- Born: 24 January 1967 (age 59) Singapore
- Other names: Colin Chee; Qian Hanqun; Qian Changjun;
- Education: St. Teresa's High School
- Occupations: Businessman; actor; former football manager; football coach; model; radio DJ; writer;
- Years active: 1993−present
- Spouse: Irene Rahardja ​ ​(m. 1997; div. 2020)​
- Children: 4
- Modeling information
- Height: 1.81 m (5 ft 11+1⁄2 in)

Stage name
- Traditional Chinese: 錢昶均
- Simplified Chinese: 钱昶均
- Hanyu Pinyin: Qián Chǎngjūn

Birth name
- Traditional Chinese: 錢翰群
- Simplified Chinese: 钱翰群
- Hanyu Pinyin: Qián Hànqún

= Collin Chee =

Singaporean businessman and actor (born 1967)

Collin Chee (born 24 January 1967) is a Singaporean businessman, actor and former Singapore national football team assistant manager.

==Early life and education==
Chee is of Hainanese descent. He has a sister who is three years younger. His father was a restaurant manager and his mother, a homemaker who used to run a hair salon.

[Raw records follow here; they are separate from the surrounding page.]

[src/rtl/alu_mult_sequencer_pkg.sv]
// Shared constants for the multiply sequencer and the datapath ALU.
//   ALU op codes : ALU_NOP / ALU_OR / ALU_ADD (same codes the ALU decode uses)
//   state_t      : 2-bit sequencer state encoding
package alu_mult_sequencer_pkg;

  localparam logic [3:0] ALU_NOP = 4'b0000;
  localparam logic [3:0] ALU_OR  = 4'b0001;
  localparam logic [3:0] ALU_ADD = 4'b0011;

  typedef enum logic [1:0] {
    IDLE  = 2'd0,
    CHECK = 2'd1,
    ACC   = 2'd2,
    DONE  = 2'd3
  } state_t;

endpackage

[src/rtl/alu_mult_sequencer.sv]
// Shift-and-add unsigned multiplier that borrows the datapath ALU for its
// additions and its "multiplier exhausted" test. Returns the low WIDTH bits.
// Ports:
//   clk, reset                 clock, synchronous active-high reset
//   start_i                    request, honoured only in IDLE
//   multiplicand_i/multiplier_i operands captured on accepted start
//   busy_o                     high while iterating (CHECK/ACC)
//   done_o                     one-cycle pulse when product_o becomes valid
//   product_o                  registered product, held until next DONE
//   alu_operation_o/alu_a_o/alu_b_o  request to the combinational ALU
//   alu_data_i/alu_zero_i      ALU result and zero flag
module alu_mult_sequencer
  import alu_mult_sequencer_pkg::*;
#(
  parameter int WIDTH = 32,
  parameter int CNT_W = 5
) (
  input  logic             clk,
  input  logic             reset,
  input  logic             start_i,
  input  logic [WIDTH-1:0] multiplicand_i,
  input  logic [WIDTH-1:0] multiplier_i,
  output logic             busy_o,
  output logic             done_o,
  output logic [WIDTH-1:0] product_o,
  output logic [3:0]       alu_operation_o,
  output logic [WIDTH-1:0] alu_a_o,
  output logic [WIDTH-1:0] alu_b_o,
  input  logic [WIDTH-1:0] alu_data_i,
  input  logic             alu_zero_i
);

  state_t            state, state_nxt;
  logic [WIDTH-1:0]  acc, mcand, mplier;
  logic [CNT_W-1:0]  bit_cnt;
  logic              last_bit;

  assign last_bit = (bit_cnt == CNT_W'(WIDTH-1));

  always_ff @(posedge clk) begin
    if (reset) begin
      state     <= IDLE;
      acc       <= '0;
      mcand     <= '0;
      mplier    <= '0;
      bit_cnt   <= '0;
      product_o <= '0;
    end else begin
      state <= state_nxt;
      case (state)
        IDLE: if (start_i) begin
          mcand   <= multiplicand_i;
          mplier  <= multiplier_i;
          acc     <= '0;
          bit_cnt <= '0;
        end
        // Early exit: remaining multiplier bits are all zero, acc is final.
        CHECK: if (alu_zero_i) product_o <= acc;
        ACC: begin
          acc     <= alu_data_i;
          mcand   <= mcand << 1;
          mplier  <= mplier >> 1;
          bit_cnt <= bit_cnt + 1'b1;
          // Final bit: the sum being written to acc is the product, so
          // capture it now so product_o is valid alongside done_o.
          if (last_bit) product_o <= alu_data_i;
        end
        default: ;
      endcase
    end
  end

  always_comb begin
    state_nxt       = state;
    busy_o          = 1'b0;
    done_o          = 1'b0;
    alu_operation_o = ALU_NOP;
    alu_a_o         = '0;
    alu_b_o         = '0;
    case (state)
      IDLE:  if (start_i) state_nxt = CHECK;
      CHECK: begin
        busy_o          = 1'b1;
        alu_operation_o = ALU_OR;
        alu_a_o         = mplier;
        state_nxt       = alu_zero_i ? DONE : ACC;
      end
      ACC: begin
        busy_o          = 1'b1;
        alu_operation_o = ALU_ADD;
        alu_a_o         = acc;
        alu_b_o         = mplier[0] ? mcand : '0;
        state_nxt       = last_bit ? DONE : CHECK;
      end
      DONE: begin
        done_o    = 1'b1;
        state_nxt = IDLE;
      end
      default: state_nxt = IDLE;
    endcase
  end

endmodule

[config.mk]
export PLATFORM = sky130hd
export DESIGN_NAME = alu_mult_sequencer
export DESIGN_NICKNAME = d
export VERILOG_FILES = /design/src/rtl/alu_mult_sequencer_pkg.sv /design/src/rtl/alu_mult_sequencer.sv
export SDC_FILE = /design/constraint.sdc
export NUM_CORES = 1
export LEC_CHECK = 0
export CAP_MARGIN = 5
export CORE_MARGIN = 2
export CORE_UTILIZATION = 50
export CTS_CLUSTER_SIZE = 25
export DETAILED_ROUTE_END_ITERATION = 7
export PLACE_DENSITY_LB_ADDON = 0.2
export REMOVE_ABC_BUFFERS = 1
export SLEW_MARGIN = 20
export SYNTH_ARGS = -nofsm -noshare
export SYNTH_HDL_FRONTEND = slang
export SYNTH_SLANG_ARGS = --single-unit
[constraint.sdc]
create_clock -name clk -period 4.8 [get_ports clk]
set_clock_uncertainty 0.1 [all_clocks]
set_input_delay 0.96 -clock clk [delete_from_list [all_inputs] [get_ports clk]]
set_output_delay 0.96 -clock clk [all_outputs]
set_load 0.01 [all_outputs]
==> results of run 1 <==
-- worst min path at each step --
stage | endpoint | slack (ns) | depth (start not counted)
final | mcand[0] | 0.37 | 2
after global placement | mcand[0] | 0.35 | 2
after detailed placement | mplier[31] | 0.36 | 2
after global routing | mplier[31] | 0.39 | 2
after CTS | mcand[0] | 0.38 | 2
after floorplan | mcand[0] | 0.33 | 2
-- cells by family (layout without fill, tap and decap cells) --
| family | count (synthesis) | in the layout | share of synthesized area (%) |
|---|---|---|---|
| other | 1 | 2 | 0.05430 |
| multiplexers | 97 | 97 | 14.15 |
| adder cells (fa/ha/maj) | 6 | 6 | 1.087 |
| flip-flops | 135 | 135 | 39.13 |
| buffers and inverters | 86 | 243 | 6.576 |
| AO/OA/AOI/OAI | 203 | 203 | 26.32 |
| AND/OR/NAND/NOR | 180 | 180 | 12.68 |
-- flip-flops by register name, summed over array words and instances (netlist names) --
signal and cells:
acc 32, bit_cnt 5, mcand 32, mplier 32, product_o 32, state 2
-- cell usage in the layout, fill, tap and decap left out, drive strengths merged --
master | Yosys | final
clkdlybuf4s50 | 0 | 198
dfxtp | 135 | 135
nor2 | 96 | 96
mux2i | 95 | 95
a211oi | 95 | 95
a21oi | 39 | 39
nor2b | 34 | 34
a32oi | 34 | 34
and3 | 33 | 33
a22oi | 32 | 32
clkbuf | 43 | 19
buf | 40 | 10
bufinv | 0 | 7
ha | 6 | 6
nand2 | 5 | 5
nand3 | 5 | 5
clkinv | 0 | 4
inv | 3 | 3
nand2b | 2 | 2
mux2 | 2 | 2
nand3b | 2 | 2
conb | 1 | 2
clkinvlp | 0 | 2
and2 | 1 | 1
or4b | 1 | 1
a31oi | 1 | 1
o31ai | 1 | 1
a21o | 1 | 1
or2 | 1 | 1
-- where the power goes --
group	internal [mW]	total (mW)	switching, mW	leakage, nW
clock	1.05	1.54	0.487	0.339
sequential	1.37	1.56	0.190	1.11
combinational	0.766	1.72	0.951	1.75
total	3.18	4.81	1.63	3.19
-- per-layer routing --
layer / up-vias / wire length [um]
li1: 2916 / -
met3: 38 / 1535
met1: 2899 / 7999
met5: - / 0
met2: 222 / 9055
met4: 0 / 447
-- layout make-up --
class / instances / area (um2)
multi-input combinational: 488 / 3787
tap: 176 / 220.2
clock inverter: 13 / 249.0
fill: 1017 / 3826
clock buffer: 19 / 452.9
sequential: 135 / 2703
timing repair buffer: 208 / 2098
inverter: 3 / 11.26
-- per-stage QoR --
stage | setup TNS [ns] | setup slack [ns] | power, mW
floorplan | -606.10 | -4.304 | 2.669
global placement | 0 | 1.424 | 3.225
detailed placement | 0 | 1.386 | 3.282
CTS | 0 | 0.9004 | 4.837
global route | 0 | 0.7609 | 5.058
finish | 0 | 0.9442 | 4.811
-- critical path: cells and delay by family, from the launching register on --
family	cells	cell delay [ns]
simple gates	1	0.27
flops	1	0.41
buf+inv	2	0.68
fa+ha+maj	1	1.00
==> metrics.txt, run 1 <==
post-CTS resize count 0; vias per inst between 5 and 6; CP Launch Type flop; YS warnings 0; Worst VDD drop slightly above 300 uV; reg2reg start state[0]; Worst setup startpoint state[0]; global-route wire length before repair ~30000 um; Final Cycle Share about 80%; sequential fraction of the synthesis area between 30% and 40%; crit path time final 3.856 ns; critical path capture point type output port; initial DRC count ~370; Syn Inst Count roughly 710; Synth top area share between 30 and 40%; most numerous cell in the Yosys netlist dfxtp_1; max_cap viols 0; TritonCTS clock tree yes; Die H about 120 um; drt wl/cell roughly 18 um; design area 0.009522 mm2; Final ANT Viol Nets 0; number of global-route vias before repair between 5000 and 6000; Clk Latency, worst-skew pair 0.43 ns; placed cell areas between 0.008 and 0.009 mm2; clock slew at reported path FFs about 0.060 ns; final setup violating endpoints 0; GRT met2 Usage between 40 and 50%; Avg Cell Area, Syn about 9.8 um2; diode count 0; Worst EP required ~3.7 ns; global route overflow 0; Critical Path AT between 2 and 3 ns; Async SR Flop Fraction 0%; initial antenna violation count 0; worst hold margin 0.3740 ns; Worst R2R Path Depth 6; crit path to alu_a_o[9]; leakage roughly 3.2 nW; crit-path cells inv_1 > ha_1 > nor2b_1 > clkdlybuf4s50_1; All-Layer GR Usage around 26%; ratio of cells with drive above 1 in the final layout between 10% and 20%; count of different cell masters after synthesis 31; Layout area overhead 37.86%; Main synth FF type dfxtp_1; cts hold-fix bufs 0; Setup Crit Path Kind reg2out; Synth Cell Area a little under 0.007 mm2; Worst path slowest cell ha_1; non-filler cells in the finished layout ~1000; CTS HTree Levels 4; GPL Wtd Cong 0.7689; max incr delay on CP 1.00 ns; I/O pin cnt just over 200; TritonCTS Sinks about 140; final hold violation count 0; Max transition margin a little under a quarter; Hold Path Class reg2reg; Slew @ Worst Pin 1.146 ns; GR Util met1 between 30% and 40%; GRT Max-Usage Layer met2; FF-to-FF End product_o[26]; FP Rows 42; Slew Viols, Final 0; area leader, netlist dfxtp_1; largest net degree at the start of global routing 120; hold_sp mcand[0]; synthesized flop and latch total roughly 140; Clock Path Buffers 2; Post CTS Setup Buffer Count 0; die area 0.01477 mm2; Num CTS Buffers 17; Die Wd approximately 120 um; Starting Density around half; Cells after DPL 1010; final core utilization between 70% and 80%; area of the core about 0.013 mm2; vias after detailed routing around 6000; layout net count ~960; CP max FO 34; Detailed Place HPWL 11910 um; f_max between 200 and 300 MHz; status complete, no violations; power per cell area just over 500 mW/mm2; drt first pass iters 5; number of synthesized flops with an enable pin 0; flop2flop setup slack ~1.7 ns; # DRC 0; total wire length 19040 um; CTS root buf clkbuf_16; RSZ-0062 raised after global routing false; Commonest cells post-synth dfxtp_1, nor2_1, mux2i_1; met3 usage roughly 8.1%; Port-buffer cells 199; top cells by area, synth dfxtp_1, mux2i_1, a211oi_2
(Power assumes the default switching activity.)
==> run 2, diff against run 1 <==
Settings changed: CORE_UTILIZATION 50 to 43.
Clock period 4.8 ns to 3.3 ns, I/O delays scaled along.
==> run 2 against run 1 <==
Effect of this change: flip-flop and latch count unchanged; critical endpoint is now alu_a_o[0]; core utilization down 9.9 points; largest power group unchanged; final cell count grew 5.4%.
==> metrics.txt, run 2 (same netlist as run 1, synthesis figures left out) <==
Final ANT Viol Nets 0 (unchanged); initial antenna violation count 0 (unchanged); Final Cycle Share 95.73%; Slew @ Worst Pin 0.8708 ns (-0.2756 ns); Clock Path Buffers 2 (unchanged); final setup TNS 0 ns (unchanged); crit-path cells inv_1 > ha_1 > buf_12 > nor2b_1 > clkdlybuf4s50_1; CTS HTree Levels 4 (unchanged); I/O pin cnt 202 (unchanged); final core utilization 61.45% (-9.9 points); FP Rows 46 (+9.5%); reg2reg start state[0]; Critical Path AT 2.40 ns (-0.40 ns); Starting Density 43.80% (-7.9 points); GPL Wtd Cong 0.8237 (+7.1%); TritonCTS clock tree yes; clock slew at reported path FFs 0.06 ns (about the same); Die Wd 130.7 um (+7.6%); post-CTS resize count 0 (unchanged); global route overflow 0 (unchanged); Reg area 0.002703 mm2 (unchanged); global-route wire length before repair 31150 um (+3.4%); final setup violating endpoints 0 (unchanged); ratio of cells with drive above 1 in the final layout 15.31% (+1.3 points); Die H 130.7 um (+7.6%); Worst VDD drop 348.4 uV (+15%); worst hold margin 0.3845 ns (+0.01050 ns); commonest non-fill, non-tap cell in the layout clkdlybuf4s50_1; status complete, no violations; Detailed Place HPWL 13270 um (+11%); Layout fillers 1350 (+33%); RSZ-0062 raised after global routing false; largest net degree at the start of global routing 79 (-34%); Worst path slowest cell clkdlybuf4s50_1; Worst EP required 2.54 ns (-1.20 ns); area of the multi-input gates 0.003785 mm2 (about the same); max incr delay on CP 0.56 ns (-0.44 ns); Total Power 6.843 mW (+42%); crit path time final about 3.2 ns; diode count 0 (unchanged); number of global-route vias before repair 5979 (-0.050%); Port-buffer cells 199 (unchanged); cts hold-fix bufs 0 (unchanged); layout net count 976 (+1.8%); Clk Latency, worst-skew pair 0.41 ns (-0.02 ns); # DRC 0 (unchanged); Max transition margin 41.87% (+18 points); initial DRC count 315 (-14%); Setup Crit Path Kind reg2out; CTS root buf clkbuf_16; drt first pass iters 5 (unchanged); vias after detailed routing 6063 (-0.20%); All-Layer GR Usage 23.20% (-2.6 points); vias per inst 5.522 (-5.3%); CP Launch Type flop; f_max 316.6 MHz; Num CTS Buffers 17 (unchanged); Worst setup startpoint state[0]; drt wl/cell 18.15 um (-0.67%); max_cap viols 0 (unchanged); hold_sp mcand[0]; most frequent cells in the layout clkdlybuf4s50_1, dfxtp_1, nor2_1; leakage 3.260 nW (+2.1%); critical path capture point type output port; Hold Path Class reg2reg; CP max FO 29 (-15%); Layout area overhead 40.31%; total wire length 19930 um (+4.7%); final hold violation count 0 (unchanged); TritonCTS Sinks 135 (unchanged); area of the core 0.01577 mm2 (+18%); die area 0.01709 mm2 (+16%); power per cell area 706.1 mW/mm2 (+40%); Slew Viols, Final 0 (unchanged)
==> run 2: path summary, 6_finish.rpt <==
check               end  depth (start not counted)  slack [ns]
max          alu_a_o[0]                          5        0.14
min            mcand[0]                          2        0.38
max reg2reg   mplier[6]                          8        0.78
min reg2reg    mcand[0]                          2        0.38
==> run 2: timing repair <==
item,in CTS,in global routing
setup endpoints to repair,0,9
setup buffers,0,1
endpoints found under the hold margin,0,0
==> run 2: final cells by class <==
type / count / area share (%)
Clock buffer: 25 / 5.423
Inverter: 3 / 0.1162
Tap cell: 216 / 2.789
Multi-Input combinational cell: 488 / 39.06
Timing Repair Buffer: 225 / 23.82
Clock inverter: 6 / 0.9038
Sequential cell: 135 / 27.89
==> run 2: worst max-delay path, delay by kind of cell, from the launching register on <==
kind | cells | cell delay, ns
AND/OR/NAND/NOR | 1 | 0.19
adder cells (fa/ha/maj) | 1 | 0.46
buffers and inverters | 3 | 0.91
flip-flops | 1 | 0.42
==> run 2: through the flow <==
| stage | setup slack (ns) | std cells | area [um2] |
|---|---|---|---|
| floorplan | -5.804 | 626 | 6467 |
| global placement | 0.5825 | 1066 | 9062 |
| detailed placement | 0.5520 | 1066 | 9062 |
| CTS | 0.08565 | 1097 | 9676 |
| global route | 0.02709 | 1098 | 9691 |
| finish | 0.1410 | 1098 | 9691 |
==> run 2: power breakdown <==
| group | leakage [nW] | switching, mW | total (mW) | internal (mW) |
|---|---|---|---|---|
| Clock | 0.294 | 0.692 | 1.94 | 1.25 |
| Combinational | 1.86 | 1.42 | 2.65 | 1.23 |
| Sequential | 1.11 | 0.267 | 2.25 | 1.99 |
==> run 2: routing by layer <==
metal | GRT usage [%] | up-vias | share of wire [%]
met2 | 37.59 | 222 | 47
met1 | 29.80 | 2882 | 45
met3 | 6.311 | 18 | 7.3
met5 | 0 | - | 0
li1 | - | 2941 | -
met4 | 8.385 | 0 | 1.1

Chee was educated at St. Teresa's High School where he took his N-levels. In his teenage years, Chee was an aspiring football player. While he was advised not to pursue the sport competitively due to childhood asthma, he has played club football for Labrador Juniors in the Singapore National Football League.

== Career ==

=== Media career ===
Upon finishing National Service, he did some modelling and ran a modelling agency before becoming a finalist in SBC's Star Search in 1993.

Chee left showbiz in 1996 after making headlines a year prior for his controversial performance in the local series The Teochew Family. In an interview several years later, Chee recalled that he had "screwed up big time" and once had to repeat a scene for more than 30 times until a cameraman from Hong Kong shouted at him in Cantonese - "What's wrong with you? Film all finished up already!" (sic). His co-star, late veteran Hong Kong actor Kenneth Tsang, was also "super" critical of him to the press upon the release of the series. Chee also revealed that on the set, Tsang had initiated conversations with him and questioned him if he had any intention to make acting his lifelong vocation at that point in time.

Chee then switched his focus to running Talents and Models, a sports event company which was converted from a modelling company, and Wembley Steak House, a football concept restaurant that was located in Northpoint Shopping Centre. He also co-hosted two Mandarin programmes on NTUC Radioheart with Lin Youfa and Renee Yip and made occasional guest appearances on Capital 95.8FM to speak on soccer, and was a part-time football columnist for Lianhe Wanbao.

On 20 June 2023, it was announced that Chee was cast in the film I Not Stupid 3, directed by Jack Neo. He will also appear in the Kelvin Sng film King of Hawkers, scheduled to be released during Chinese New Year in 2024.

=== Football career ===
Around 1993, Chee was also Singapore national football team's assistant manager on a volunteer basis and coached football at Chung Cheng High School (Main) and St. Gabriel's Secondary School, and was also the assistant secretary of the Singapore Soccer Coaches Association.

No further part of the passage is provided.